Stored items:
»»

Background: an optimization exercise with open tools, aiming at small area. Do not read the settings as production practice. At most, simulation tests tie the RTL to the original design; equivalence was not proved. Function not checked in run 1: the RTL went through the layout flow alone. No activity file was given, so power comes from the tool's default toggle rates.

==> flow/design.v <==
`timescale 1ns/100ps
module pcie_cfg_top (
    input  logic        clk_pcie,
    input  logic        rst,
    input  logic [63:0] i_cmd,
    input  logic        i_cmd_valid,
    output logic        o_cmd_ready,
    output logic [31:0] o_resp,
    output logic        o_resp_valid,
    input  logic        i_resp_ready,
    input  logic [63:0] i_stat,
    input  logic [31:0] i_cfg_mgmt_do,
    input  logic        i_cfg_mgmt_rd_wr_done,
    output logic [46:0] o_mgmt,
    output logic        o_cfg_mgmt_rd_en,
    output logic        o_cfg_mgmt_wr_en,
    output logic [63:0] o_cfg_dsn,
    output logic [15:0] o_pcie_id
);
    localparam logic [191:0] RW_RESET = {
        16'h0000,                        
        4'hf, 2'b00, 10'h000,            
        32'h0000_0000,                   
        64'h0000_0001_0200_0c17,         
        32'd24,                          
        16'h0000,                        
        16'h6745                         
    };
    localparam int DEPTH = 7;            
    logic [191:0] rw;
    logic         d_rd;                  
    logic         d_wr;                  
    logic [15:0]  d_addr;
    logic [15:0]  d_mask;                
    logic [15:0]  d_val;
    logic         st_rd;                 
    logic         st_wr;                 
    logic         res_valid;
    logic         res_any;               
    logic [9:0]   res_dwaddr;
    logic [3:0]   res_byte_en;
    logic [31:0]  res_data;
    logic [31:0]  mem [0:DEPTH-1];
    logic [2:0]   wp;                    
    logic [2:0]   rp;                    
    logic [2:0]   cnt;                   
    logic         pp;                    
    logic hold;
    logic accept;
    logic idle;
    assign idle        = ~st_rd & ~st_wr;
    assign hold        = rw[18] & (rw[16] | rw[17] | ~idle);
    assign o_cmd_ready = ~(cnt[2] & (cnt[1] | cnt[0])) & ~hold;
    assign accept      = i_cmd_valid & o_cmd_ready;
    always_ff @(posedge clk_pcie)
    begin
        d_rd   <= ~rst & accept & i_cmd[12];
        d_wr   <= ~rst & accept & i_cmd[13] & i_cmd[31];
        d_addr <= i_cmd[31:16];
        d_mask <= {i_cmd[39:32], i_cmd[47:40]};
        d_val  <= {i_cmd[55:48], i_cmd[63:56]};
    end
    logic done;
    logic start_ok;
    logic take_rd;
    logic take_wr;
    logic finish;
    assign done     = i_cfg_mgmt_rd_wr_done;
    assign start_ok = idle & ~done;
    assign take_rd  = start_ok & rw[16];
    assign take_wr  = start_ok & ~rw[16] & rw[17];
    assign finish   = ~idle & done;
    assign o_cfg_mgmt_rd_en = st_rd & ~done;
    assign o_cfg_mgmt_wr_en = st_wr & ~done;
    always_ff @(posedge clk_pcie)
    begin
        if (rst)
        begin
            st_rd     <= 1'b0;
            st_wr     <= 1'b0;
            res_valid <= 1'b0;
            res_any   <= 1'b0;
        end
        else
        begin
            st_rd <= take_rd | o_cfg_mgmt_rd_en;
            st_wr <= take_wr | o_cfg_mgmt_wr_en;
            if (take_rd | take_wr)
                res_valid <= 1'b0;
            else if (finish)
                res_valid <= 1'b1;
            if (finish)
                res_any <= 1'b1;
        end
    end
    always_ff @(posedge clk_pcie)
    begin
        if (finish)
        begin
            res_dwaddr  <= rw[169:160];
            res_byte_en <= rw[175:172];
            res_data    <= i_cfg_mgmt_do;
        end
    end
    logic [14:0]  off;
    logic         off_lo;                
    logic [23:0]  bsel;                  
    logic [7:0]   mask_e, mask_o;        
    logic [7:0]   val_e, val_o;
    logic [191:0] we;
    logic [191:0] wd;
    assign off    = d_addr[14:0];
    assign off_lo = (off[14:5] == 10'd0);
    assign mask_e = off[0] ? d_mask[15:8] : d_mask[7:0];
    assign mask_o = off[0] ? d_mask[7:0]  : d_mask[15:8];
    assign val_e  = off[0] ? d_val[15:8]  : d_val[7:0];
    assign val_o  = off[0] ? d_val[7:0]   : d_val[15:8];
    logic [27:0] dec;
    logic [27:0] sel;
    always_comb
    begin
        for (int v = 0; v < 28; v++)
            dec[v] = off_lo & (off[4:0] == 5'(v));
        sel[0] = dec[0];
        for (int b = 1; b < 28; b++)
            sel[b] = dec[b] | dec[b-1];
    end
    always_comb
    begin
        for (int b = 0; b < 24; b++)
        begin
            bsel[b] = d_wr & sel[b];
            for (int j = 0; j < 8; j++)
            begin
                we[8*b+j] = bsel[b] & ((b % 2 == 0) ? mask_e[j] : mask_o[j]);
                wd[8*b+j] = (b % 2 == 0) ? val_e[j] : val_o[j];
            end
        end
    end
    logic [191:0] en;
    logic [191:0] dd;
    always_comb
    begin
        for (int i = 0; i < 192; i++)
        begin
            en[i] = (rst | bsel[i/8]) & (rst | (((i/8) % 2 == 0) ? mask_e[i%8] : mask_o[i%8]));
            dd[i] = rst ? RW_RESET[i] : wd[i];
        end
        en[16] = rst | we[16] | take_rd;
        en[17] = rst | we[17] | take_wr;
        dd[16] = ~rst & we[16] & wd[16];
        dd[17] = ~rst & we[17] & wd[17];
    end
    always_ff @(posedge clk_pcie)
    begin
        for (int i = 0; i < 192; i++)
        begin
            if (en[i])
                rw[i] <= dd[i];
        end
    end
    assign o_cfg_dsn = rw[127:64];
    assign o_mgmt    = {rw[158:128], rw[169:160], rw[175:172], rw[170], rw[171]};
    assign o_pcie_id = i_stat[63:48];
    logic [7:0]  rob [0:27];             
    logic [27:0] rsel_rw;                
    logic [27:0] rsel_ro;                
    logic [7:0]  bx_e;                   
    logic [7:0]  bx_o;                   
    logic [15:0] rdata;
    always_comb
    begin
        rob[0]  = 8'h01;                rob[1]  = 8'h23;
        rob[2]  = {6'b0, o_cfg_mgmt_wr_en, o_cfg_mgmt_rd_en};
                                        rob[3]  = 8'h00;
        rob[4]  = 8'd28;                rob[5]  = 8'h00;
        rob[6]  = 8'h00;                rob[7]  = 8'h00;
        rob[8]  = i_stat[55:48];        rob[9]  = i_stat[63:56];
        rob[10] = i_stat[39:32];        rob[11] = i_stat[47:40];
        rob[12] = i_cfg_mgmt_do[7:0];   rob[13] = i_cfg_mgmt_do[15:8];
        rob[14] = i_cfg_mgmt_do[23:16]; rob[15] = i_cfg_mgmt_do[31:24];
        rob[16] = i_stat[23:16];        rob[17] = i_stat[31:24];
        rob[18] = i_stat[7:0];          rob[19] = i_stat[15:8];
        rob[20] = res_any ? res_dwaddr[7:0] : 8'h00;
        rob[21] = res_any ? {res_byte_en, res_valid, 1'b0, res_dwaddr[9:8]} : {4'h0, res_valid, 3'b000};
        rob[22] = 8'h00;                rob[23] = 8'h00;
        rob[24] = res_any ? res_data[7:0]   : 8'h00;
        rob[25] = res_any ? res_data[15:8]  : 8'h00;
        rob[26] = res_any ? res_data[23:16] : 8'h00;
        rob[27] = res_any ? res_data[31:24] : 8'h00;
        rsel_rw = {4'b0, dec[22], sel[22:0]} & {28{d_addr[15]}};
        rsel_ro = {dec[26], sel[26:0]} & {28{~d_addr[15]}};
        bx_e = 8'h00;
        bx_o = 8'h00;
        for (int b = 0; b < 28; b += 2)
        begin
            bx_e = bx_e | (rob[b] & {8{rsel_ro[b]}});
            bx_o = bx_o | (rob[b+1] & {8{rsel_ro[b+1]}});
            if (b < 24)
            begin
                bx_e = bx_e | (rw[8*b +: 8] & {8{rsel_rw[b]}});
                bx_o = bx_o | (rw[8*b+8 +: 8] & {8{rsel_rw[b+1]}});
            end
        end
        rdata = off[0] ? {bx_o, bx_e} : {bx_e, bx_o};
    end
    logic pop;
    assign o_resp_valid = (cnt != 3'd0);
    assign o_resp       = mem[rp];
    assign pop          = o_resp_valid & i_resp_ready;
    always_ff @(posedge clk_pcie)
    begin
        if (rst)
        begin
            wp  <= '0;
            rp  <= '0;
            cnt <= '0;
            pp  <= 1'b0;
        end
        else
        begin
            pp <= d_rd;
            if (d_rd)
                wp <= (wp == 3'(DEPTH - 1)) ? '0 : wp + 1'b1;
            if (pop)
                rp <= (rp == 3'(DEPTH - 1)) ? '0 : rp + 1'b1;
            cnt <= cnt + 3'(pp) - 3'(pop);
        end
    end
    always_ff @(posedge clk_pcie)
    begin
        if (d_rd)
            mem[wp] <= {d_addr, rdata};
    end
endmodule
==> flow/flow/run.sh <==
#!/bin/bash
# Own layout flow: the standard synthesis, then the combinational logic re-mapped for area
# (flip-flops kept exactly as the standard synthesis made them), then the standard ORFS layout
# with small port buffers and a clock tree of smaller buffers without dummy loads.
set -euo pipefail
HERE=$(pwd)
FLOWDIR=$HERE/flow
RES=$HERE/orfs/results/$FLOW_PLATFORM/pcie_cfg_top/base
LIB=$FLOW_HOME/platforms/$FLOW_PLATFORM/lib/sky130_fd_sc_hd__tt_025C_1v80.lib
YOSYS=$FLOW_HOME/../tools/install/yosys/bin/yosys; [[ -x $YOSYS ]] || YOSYS=yosys

# 1. Standard synthesis
bash standard.sh synth > $HERE/flow_synth.log 2>&1

# 2. Re-map the combinational logic with a few area scripts and keep the smallest result
cp $RES/1_2_yosys.v $HERE/1_2_yosys.standard.v
DONT_USE=$(sed -n '/DONT_USE_CELLS/,/^$/p' $FLOW_HOME/platforms/$FLOW_PLATFORM/config.mk | grep -o 'sky130_fd_sc_hd__[A-Za-z0-9_]*' | tr '\n' ' ')
SCRIPTS=(
  "+strash;dc2;dc2;dch,-f;amap,-F,5;topo"
  "+strash;dch,-f;amap;topo"
  "+strash;&get,-n;&deepsyn,-T,60;&put;dch,-f;amap;topo"
  "+strash;&get,-n;&deepsyn,-T,60,-S,7;&put;dch,-f;amap,-F,5;topo"
)
for i in "${!SCRIPTS[@]}"; do
  LIB=$LIB IN_V=$HERE/1_2_yosys.standard.v OUT_V=$HERE/remap_$i.v TOP=$FLOW_TOP \
    DONT_USE="$DONT_USE" ABC_OPTS="-script ${SCRIPTS[$i]}" \
    $YOSYS -c $FLOWDIR/resynth.tcl > $HERE/flow_resynth_$i.log 2>&1 &
done
wait
best=""; best_area=""
for i in "${!SCRIPTS[@]}"; do
  a=$(grep -o "Chip area for module.*: [0-9.]*" $HERE/remap_$i.v.stat | awk '{print $NF}' || true)
  echo "script $i area $a" >> $HERE/flow_resynth_pick.log
  if [[ -n "$a" ]] && { [[ -z "$best" ]] || awk -v a=$a -v b=$best_area 'BEGIN{exit !(a<b)}'; }; then
    best=$i; best_area=$a
  fi
done
echo "picked $best" >> $HERE/flow_resynth_pick.log
cp $HERE/remap_$best.v $RES/1_2_yosys.v
rm -f $RES/1_synth.odb $RES/1_synth.sdc

# 3. The rest of the standard layout
export BUFFER_PORTS_ARGS="-buffer_cell sky130_fd_sc_hd__buf_1"
export CTS_ARGS="-sink_clustering_enable -repair_clock_nets -dont_use_dummy_load -buf_list sky130_fd_sc_hd__clkbuf_8 -sink_clustering_size 25 -sink_clustering_max_diameter 50"
bash standard.sh > $HERE/flow_layout.log 2>&1
==> flow/flow/resynth.tcl <==
yosys -import
# Re-map the combinational logic of a synthesized netlist; flip-flops stay the cells they are.
set lib $::env(LIB)
read_liberty -ignore_miss_func $lib
blackbox sky130_fd_sc_hd__*df* sky130_fd_sc_hd__dlx* sky130_fd_sc_hd__dlr* sky130_fd_sc_hd__*dlclkp* sky130_fd_sc_hd__*dlat*
read_verilog -overwrite $::env(IN_V)
hierarchy -top $::env(TOP)
flatten
opt -purge
set dont_use {}
foreach c $::env(DONT_USE) { lappend dont_use -dont_use $c }
abc -liberty $lib {*}$dont_use {*}$::env(ABC_OPTS)
opt_clean -purge
hilomap -singleton -hicell sky130_fd_sc_hd__conb_1 HI -locell sky130_fd_sc_hd__conb_1 LO
splitnets
opt_clean -purge
insbuf -buf sky130_fd_sc_hd__buf_4 A X
tee -o $::env(OUT_V).stat stat -liberty $lib
write_verilog -noattr -nohex -nodec $::env(OUT_V)
==> flow/standard.sh <==
#!/bin/bash
# synth_recipe.tcl (not shown) runs the flow's synth.tcl, then flattens the netlist and writes it again
# the make line also repeats each setting of config.mk as NAME=value (left out here)
make -C /OpenROAD-flow-scripts/flow DESIGN_CONFIG=/design/flow/config.mk WORK_HOME=/design/flow/orfs CLKGATE_MAP_FILE= SYNTH_SCRIPT=/design/flow/synth_recipe.tcl "${@:-finish}"
==> flow/config.mk <==
export PLATFORM = sky130hd
export DESIGN_NAME = pcie_cfg_top
export DESIGN_NICKNAME = pcie_cfg_top
export VERILOG_FILES = /design/flow/design.v
export SDC_FILE = /design/flow/constraint.sdc
export NUM_CORES = 4
export LEC_CHECK = 0
export ABC_AREA = 1
export CAP_MARGIN = 20
export CORE_MARGIN = 2
export CORE_UTILIZATION = 60
export SLEW_MARGIN = 20
==> flow/constraint.sdc <==
create_clock -name core_clock -period 5.0 [get_ports {clk_pcie}]
set_input_delay 1.0000 -clock core_clock [delete_from_list [all_inputs] [get_ports {clk_pcie}]]
set_output_delay 1.0000 -clock core_clock [all_outputs]
set_load 0.01 [all_outputs]
==> results.txt, run 1 <==
Die Wd: 192 um
area grow syn2layout: 9.55%
row count: 68
# IOs: 328
Clock transition at path regs: 0.11 ns
drt pass-1 iters: 8
PwrDens: 335 nW/um^2
GRT met1 Usage: 44.4%
commonest non-fill, non-tap cells in the layout: 462 x edfxtp_1, 312 x buf_1, 308 x nor2_1
DRT iter0 DRCs: 2021
Fill cells: 2639
die area: 36800 um^2
startpoint types: flop
relative slew slack: 24.3%
worst skew pair latency: 0.62 ns
Remaining DRCs: 0
Worst Skew: 0.0676 ns
vias in the first global route: 14300
grt ovf: 0
final setup violation count: 0
met3 GRT Util: 5.13%
Sw Share: 23.5%
final HPWL from detailed placement: 42.2 mm
Int Power: 0.00594 W
CTS max path bufs: 3
initial antenna violation count: 2
post-route setup TNS: 0 ns
max frequency: 226 MHz
RSZ-0062 raised after global routing: false
Design Power: 0.00776 W
Top cell by count, worst path: clkinv_1
CP Capture Type: primary output
# clock sinks: 529
fin util: 66.9%
sequential power share: 65.5%
busiest layer in global routing: met2
Post-Syn Area: 21200 um^2
layout cells sized above 1: 7.17%
syn avg cell area: 13.7 um^2
MaxCap Viol Count: 0
combinational power share: 8.0%
Routed Wire Length: 61.0 mm
FF-to-FF setup slack: 0.65 ns
Worst EP required: 4.00 ns
Die Ht: 192 um
cts hold-fix bufs: 0
number of routed nets with antenna violations: 0
Critical Path Max Stage Delay: 0.88 ns
Fin. Hold Viols: 0
CP arrival: 3.42 ns
CP cell instances: clkinv_1 -> nor2_1 -> buf_4 -> clkinv_1 -> o32ai_1 -> a311oi_1 -> buf_1
DR vias: 15000
status: finished clean
CTS tree: done
WS Path Type: flop to primary output
Psw: 0.00182 W
Post-Syn Nets: 1704
Leak: 7.62 nW
Crit Path Max Fanout: 31
peak supply drop: 0.256 mV
Hold Path Class: input pin to flop
Routed wire per std cell: 26.5 um
count of pins over their slew limit: 0
Initial Util: 61.1%
routing usage on met2: 54.5%
Final nets: 2009
Tcrit/Tclk final: 88.4%
gpl congestion: 0.924
# Post-CTS Setup Buffers: 0
minimum clock period: 4.42 ns
most common cell after layout, fill and taps aside: edfxtp_1
IO buf count: 313
Yosys warnings: 2
H-Tree Depth: 2
Gate Count Post-Synth: 1539
Clock power frac: 26.5%
CTS-repair resized insts: 0
Root Driver: clkbuf_8
CP max-delay cell: dfxtp_2
first-pass GRT wire length: 87.6 mm
cts bufs inserted: 43
largest net degree at the start of global routing: 51
All-Layer GR Usage: 32.9%
final hold slack: 0.469 ns
Worst Tran Pin Value: 1.14 ns
vias per cell: 6.52
core area: 34600 um^2
[power by group through the flow]
stage / Combinational, W / Clock (W) / Sequential (W)
2_1_floorplan: 0.000393 / 0 / 0.00514
3_3_place_gp: 0.000590 / 0 / 0.00518
3_5_place_dp: 0.000604 / 0 / 0.00518
4_1_cts: 0.000606 / 0.00207 / 0.00508
5_1_grt: 0.000665 / 0.00223 / 0.00510
6_report: 0.000619 / 0.00205 / 0.00509
[stage by stage]
step / instances / area, um^2 / worst slack (ns)
2_1_floorplan: 1539 / 21200 / 0.784
3_3_place_gp: 2250 / 22500 / 0.804
6_report: 2299 / 23200 / 0.580
4_1_cts: 2294 / 23100 / 0.570
3_5_place_dp: 2251 / 22500 / 0.733
5_1_grt: 2298 / 23200 / 0.341
[flip-flops by register name, indices dropped and copies added, names as in the netlist, 3 cells and up, named ones only]
| name | cells |
|---|---|
| rp | 3 |
| rw | 192 |
| cnt | 3 |
| d_mask | 16 |
| res_byte_en | 4 |
| d_addr | 16 |
| wp | 3 |
| d_val | 16 |
| res_dwaddr | 10 |
| res_data | 32 |
| mem | 224 |
[layer usage]
layer  vias up  routed length [um]
met1      7421               23000
met5         -                  11
met3       145                5740
met2       920               30000
li1       6495                   -
met4         2                2310
[worst max-delay path, delay by kind of cell (launching register included)]
| kind | cells | cell delay (ns) |
|---|---|---|
| buffers and inverters | 4 | 1.25 |
| flip-flops | 1 | 0.88 |
| AO/OA/AOI/OAI | 2 | 0.51 |
| AND/OR/NAND/NOR | 1 | 0.14 |
[worst paths after layout]
kind / startpoint / endpoint / cells past startpoint
setup / recovery: flop / o_resp[4] / 7
hold / removal: i_cmd[55] / d_val[15] / 1
setup reg to reg: d_addr[11] / mem[3][9] / 10
hold reg to reg: res_any / res_any / 2
[cell type report]
| cell class | count | area [um^2] | area share (%) |
|---|---|---|---|
| multi-input combinational | 802 | 4750 | 20.5 |
| tap | 455 | 569 | 2.46 |
| timing repair buffer | 387 | 1740 | 7.49 |
| inverter | 81 | 304 | 1.31 |
| antenna | 2 | 5.00 | 0.0216 |
| sequential | 529 | 15200 | 65.7 |
| clock buffer | 43 | 592 | 2.55 |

««

◆ WORK REQUIRED ◆
Please copy the lines in the records above between the one holding "st_rd <= take_rd" and the one holding "res_byte_en <= rw[175:172];", inclusive, exactly and with no other line.

◆ EXERCISE ANSWER ◆
            st_rd <= take_rd | o_cfg_mgmt_rd_en;
            st_wr <= take_wr | o_cfg_mgmt_wr_en;
            if (take_rd | take_wr)
                res_valid <= 1'b0;
            else if (finish)
                res_valid <= 1'b1;
            if (finish)
                res_any <= 1'b1;
        end
    end
    always_ff @(posedge clk_pcie)
    begin
        if (finish)
        begin
            res_dwaddr  <= rw[169:160];
            res_byte_en <= rw[175:172];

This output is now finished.